Big Data is a challenge not only because it is big in volume, variety and velocity and its analysis requires expensive IT solutions; but also because data arrives in heterogeneous formats and is therefore not possible to analyze in its ‘raw’ appearance. So before a data scientist can even write a single algorithm, all raw text files, binary files and databases need to be cleaned from clutter and then correctly structured.
If the data source always remains the same, the issue of getting and cleaning the data can be solved with a scrip for periodical data cleaning and thus the process is automated. However, as so often happens on the market (and especially in the IoT), data format and data sources change. Therefore, it takes a lot of time and effort to collect, clean and structure the data; either from new sources or from shifting parameters in data collection tools and automating again.
One problem is that software is expensive and a lot of human interference is necessary in order to parameterize data and create custom metrics. A premise which makes data cleaning even more expensive. The more data formats available, the more time that data scientists need to clean and tidy up the data.

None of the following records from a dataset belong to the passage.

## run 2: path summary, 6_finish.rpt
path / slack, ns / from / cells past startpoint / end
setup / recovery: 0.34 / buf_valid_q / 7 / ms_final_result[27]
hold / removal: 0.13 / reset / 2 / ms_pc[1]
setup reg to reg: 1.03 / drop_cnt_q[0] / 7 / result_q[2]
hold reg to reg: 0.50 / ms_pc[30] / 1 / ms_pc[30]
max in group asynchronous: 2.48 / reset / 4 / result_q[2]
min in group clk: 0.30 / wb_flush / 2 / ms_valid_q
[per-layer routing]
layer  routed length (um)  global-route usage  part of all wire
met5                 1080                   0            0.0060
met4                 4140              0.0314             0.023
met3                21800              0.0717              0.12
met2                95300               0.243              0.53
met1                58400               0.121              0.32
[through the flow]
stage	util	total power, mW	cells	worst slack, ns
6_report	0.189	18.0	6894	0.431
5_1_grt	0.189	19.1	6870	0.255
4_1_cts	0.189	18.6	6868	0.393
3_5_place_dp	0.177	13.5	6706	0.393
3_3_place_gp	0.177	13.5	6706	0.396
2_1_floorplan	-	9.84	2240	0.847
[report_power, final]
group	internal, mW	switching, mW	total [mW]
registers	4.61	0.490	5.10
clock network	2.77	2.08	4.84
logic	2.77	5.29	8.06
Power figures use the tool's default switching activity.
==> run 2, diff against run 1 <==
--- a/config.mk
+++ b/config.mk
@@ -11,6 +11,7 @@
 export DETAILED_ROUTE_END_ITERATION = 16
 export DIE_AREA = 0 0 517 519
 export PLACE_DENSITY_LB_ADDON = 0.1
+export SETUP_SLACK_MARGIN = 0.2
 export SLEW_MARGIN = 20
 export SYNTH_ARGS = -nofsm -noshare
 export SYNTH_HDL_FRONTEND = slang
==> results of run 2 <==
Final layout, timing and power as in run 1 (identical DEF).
<file path="src/rtl/sensor_filter_bank_if.sv">
// rtl/sensor_filter_bank_if.sv - control, sensor and actuator bundle for sensor_filter_bank
interface sensor_filter_bank_if #(
    parameter int CHANNELS = 4
);
    logic                Start;
    logic                Latch;
    logic                Clear;
    logic [CHANNELS-1:0] Sensor;
    logic [CHANNELS-1:0] Actuator;
    logic [CHANNELS-1:0] Busy;

    modport master (
        output Start,
        output Latch,
        output Clear,
        output Sensor,
        input  Actuator,
        input  Busy
    );

    modport slave (
        input  Start,
        input  Latch,
        input  Clear,
        input  Sensor,
        output Actuator,
        output Busy
    );
endinterface

</file>
<file path="src/rtl/sensor_filter_bank.sv">
// rtl/sensor_filter_bank.sv - per-channel on/off debounce filter with optional latch mode
module sensor_filter_bank #(
    parameter int CHANNELS  = 4,
    parameter int CNT_W     = 8,
    parameter int ON_DELAY  = 5,
    parameter int OFF_DELAY = 5
) (
    input  logic                  clk,
    input  logic                  rst_n,
    sensor_filter_bank_if.slave   bus
);

    typedef enum logic [1:0] {
        IDLE   = 2'd0,
        ARM    = 2'd1,
        ON     = 2'd2,
        DISARM = 2'd3
    } state_t;

    localparam logic [CNT_W-1:0] ON_D  = CNT_W'(ON_DELAY);
    localparam logic [CNT_W-1:0] OFF_D = CNT_W'(OFF_DELAY);
    localparam logic [CNT_W-1:0] ONE   = CNT_W'(1);

    state_t           state_q [CHANNELS];
    state_t           state_d [CHANNELS];
    logic [CNT_W-1:0] cnt_q   [CHANNELS];
    logic [CNT_W-1:0] cnt_d   [CHANNELS];

    logic [CHANNELS-1:0] act_vec;
    logic [CHANNELS-1:0] busy_vec;

    // State and counter registers for every channel; reset drops all channels to IDLE at once
    always_ff @(posedge clk or negedge rst_n) begin
        if (!rst_n) begin
            for (int i = 0; i < CHANNELS; i++) begin
                state_q[i] <= IDLE;
                cnt_q[i]   <= '0;
            end
        end else begin
            for (int i = 0; i < CHANNELS; i++) begin
                state_q[i] <= state_d[i];
                cnt_q[i]   <= cnt_d[i];
            end
        end
    end

    // Next-state and counter update; Clear overrides every transition, and the
    // counter always returns to zero when a channel settles in IDLE or ON
    always_comb begin
        for (int i = 0; i < CHANNELS; i++) begin
            state_d[i] = state_q[i];
            cnt_d[i]   = cnt_q[i];
            if (bus.Clear) begin
                state_d[i] = IDLE;
                cnt_d[i]   = '0;
            end else begin
                case (state_q[i])
                    IDLE: begin
                        if (bus.Start && bus.Sensor[i]) begin
                            if (ON_DELAY == 1) begin
                                state_d[i] = ON;
                                cnt_d[i]   = '0;
                            end else begin
                                state_d[i] = ARM;
                                cnt_d[i]   = ONE;
                            end
                        end
                    end
                    ARM: begin
                        // Any break in qualification discards the partial count
                        if (bus.Start && bus.Sensor[i]) begin
                            if (cnt_q[i] + ONE == ON_D) begin
                                state_d[i] = ON;
                                cnt_d[i]   = '0;
                            end else begin
                                cnt_d[i]   = cnt_q[i] + ONE;
                            end
                        end else begin
                            state_d[i] = IDLE;
                            cnt_d[i]   = '0;
                        end
                    end
                    ON: begin
                        // Start has no say once on; only a low Sensor outside latch mode starts the fall
                        if (!bus.Latch && !bus.Sensor[i]) begin
                            if (OFF_DELAY == 1) begin
                                state_d[i] = IDLE;
                                cnt_d[i]   = '0;
                            end else begin
                                state_d[i] = DISARM;
                                cnt_d[i]   = ONE;
                            end
                        end
                    end
                    DISARM: begin
                        if (bus.Latch || bus.Sensor[i]) begin
                            state_d[i] = ON;
                            cnt_d[i]   = '0;
                        end else if (cnt_q[i] + ONE == OFF_D) begin
                            state_d[i] = IDLE;
                            cnt_d[i]   = '0;
                        end else begin
                            cnt_d[i]   = cnt_q[i] + ONE;
                        end
                    end
                    default: begin
                        state_d[i] = IDLE;
                        cnt_d[i]   = '0;
                    end
                endcase
            end
        end
    end

    // Outputs are pure decodes of the state register, so they carry no input path
    always_comb begin
        act_vec  = '0;
        busy_vec = '0;
        for (int i = 0; i < CHANNELS; i++) begin
            act_vec[i]  = (state_q[i] == ON)  || (state_q[i] == DISARM);
            busy_vec[i] = (state_q[i] == ARM) || (state_q[i] == DISARM);
        end
    end

    assign bus.Actuator = act_vec;
    assign bus.Busy     = busy_vec;

endmodule

</file>
<file path="src/flat_wrapper.sv">
// flat-port wrapper written by rule: the top's interface ports become plain ports
module sensor_filter_bank_flat 
#(
    parameter int CHANNELS  = 4,
    parameter int CNT_W     = 8,
    parameter int ON_DELAY  = 5,
    parameter int OFF_DELAY = 5
)
  (clk, rst_n, bus_Start, bus_Latch, bus_Clear, bus_Sensor, bus_Actuator, bus_Busy);
  sensor_filter_bank_if #(.CHANNELS(CHANNELS)) bus_i ();
  input  logic clk;
  input  logic rst_n;
  input wire logic [$bits(bus_i.Start)-1:0] bus_Start;
  input wire logic [$bits(bus_i.Latch)-1:0] bus_Latch;
  input wire logic [$bits(bus_i.Clear)-1:0] bus_Clear;
  input wire logic [$bits(bus_i.Sensor)-1:0] bus_Sensor;
  output wire logic [$bits(bus_i.Actuator)-1:0] bus_Actuator;
  output wire logic [$bits(bus_i.Busy)-1:0] bus_Busy;
  assign bus_i.Start = bus_Start;
  assign bus_i.Latch = bus_Latch;
  assign bus_i.Clear = bus_Clear;
  assign bus_i.Sensor = bus_Sensor;
  assign bus_Actuator = bus_i.Actuator;
  assign bus_Busy = bus_i.Busy;
  sensor_filter_bank #(.CHANNELS(CHANNELS), .CNT_W(CNT_W), .ON_DELAY(ON_DELAY), .OFF_DELAY(OFF_DELAY)) u_core (.clk(clk), .rst_n(rst_n), .bus(bus_i));
endmodule
</file>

Over the years of working with data, I’ve noticed that different people understand in different ways what exactly raw and processed data are. Many think (incorrectly) that processed data is the data that has already been analyzed and often wonder why it takes so long to clean the raw data. Raw data is the data coming from the original source and it is difficult (often impossible) to use for analysis.
In the Big Data world, the data is mainly from the Internet or GPS. Processed data is the data that has already been cleaned, merged, sorted, sub-set, transformed and is ready to be analyzed. Depending on the industry you work in, there may be defined standards for data processing.
Processed, clean (also called tidy) data is structured so that each variable is in one column and each different observation of that variable is in a different row. There is one table for each kind of variable and multiple tables are linked by a common column. It can now be analyzed efficiently in a quick and seamless manner.
As cleaning and preparing data for analysis are activities not usually seen by decision makers who need the information Big Data can provide, the allocation of resources normally goes to the analysis of data, but not to its cleaning. Thus, this step in a Big Data project is typically unkempt. Therefore, data scientists or PMO’s quite often have to deal a posteriori with ‘bugs’ and the delivery of results get delayed.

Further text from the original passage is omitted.